Wir sind damit nicht einverstanden und setzen uns dafür ein, dass Bernhard Heidbreder nicht nach Deutschland ausgeliefert wird. Wir, die Unterzeichnenden, appellieren deshalb an Sie, sich im Rahmen Ihrer Möglichkeiten und im Einklang mit dem venezolanischen Rechtssystem dafür zu engagieren, dass Bernhard Heidbreder in Venezuela bleiben kann. Unsere Gründe wollen wir hier kurz darstellen:
1. Der Vorwurf des Terrorismus ist maßlos übertrieben.

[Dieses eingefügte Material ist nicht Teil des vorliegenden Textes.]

==> src/rtl/mul_hilo_ctrl_pkg.sv <==
// Shared CPU constants for the HI/LO multiply sequencer and its multiplier core.
package mul_hilo_ctrl_pkg;

    localparam int XLEN       = 32;
    localparam int HILO_W     = 2 * XLEN;
    // Must match the multiplier core's cycle count; shared with the core instantiation.
    localparam int MUL_CYCLES = 8;

    typedef enum logic [1:0] {
        IDLE = 2'd0,
        RUN  = 2'd1,
        FIX  = 2'd2,
        CLR  = 2'd3
    } mhc_state_e;

endpackage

Es geht hier um politische Straftaten, die, ohne sie verharmlosen zu wollen, nicht mit terroristischer Gewalt gleichgesetzt werden dürfen. Bernhard Heidbreder soll sich 1994 an einer Brandstiftung an einem unbewohnten Verwaltungsgebäude der Bundeswehr und 1995 an der Vorbereitung einer schweren Beschädigung einer Gefängnis-Baustelle beteiligt haben. In beiden
Fällen kamen keine Menschen zu Schaden, was auch erklärte Absicht der Täter war. Wir lehnen politische Gewalt unmissverständlich ab, billigen den Tätern jedoch eine grundsätzlich nicht verwerfliche Motivation zu: Sie wollten damit gegen die militärische Unterdrückung des kurdischen Volkes in der Türkei und gegen die repressive Immigrationspolitik des deutschen Staates protestieren. Beide Themen waren und sind wichtige Bezugspunkte der linken Opposition in Deutschland.
Auch Hugo Chávez bezeichnete 2008 die Flüchtlingspolitik der Europäischen Union als „legalisierte Barbarei“: „La Europa civilizada ha abierto y ha legalizado la barbarie, porque es una verdadera barbarie, es algo bárbaro, digno de las épocas, de las peores épocas en las que la barbarie imperó en el mundo.“
1994 soll Bernhard Heidbreder sich gewaltsam für das Selbstbestimmungsrecht der Kurden eingesetzt haben – 2014 liefert die deutsche Bundesregierung Waffen nach Kurdistan, um dessen Selbstbestimmungsrecht zu verteidigen. 1995 soll Bernhard Heidbreder versucht haben, ein Gefängnis für Flüchtlinge unbrauchbar zu machen – 2014 erklärten höchste Gerichte in Europa und Deutschland die massenhafte Unterbringung von Flüchtlingen in Gefängnissen für ungesetzlich. Ist es angesichts dessen legitim, diese Taten noch 20 Jahre später zu verfolgen?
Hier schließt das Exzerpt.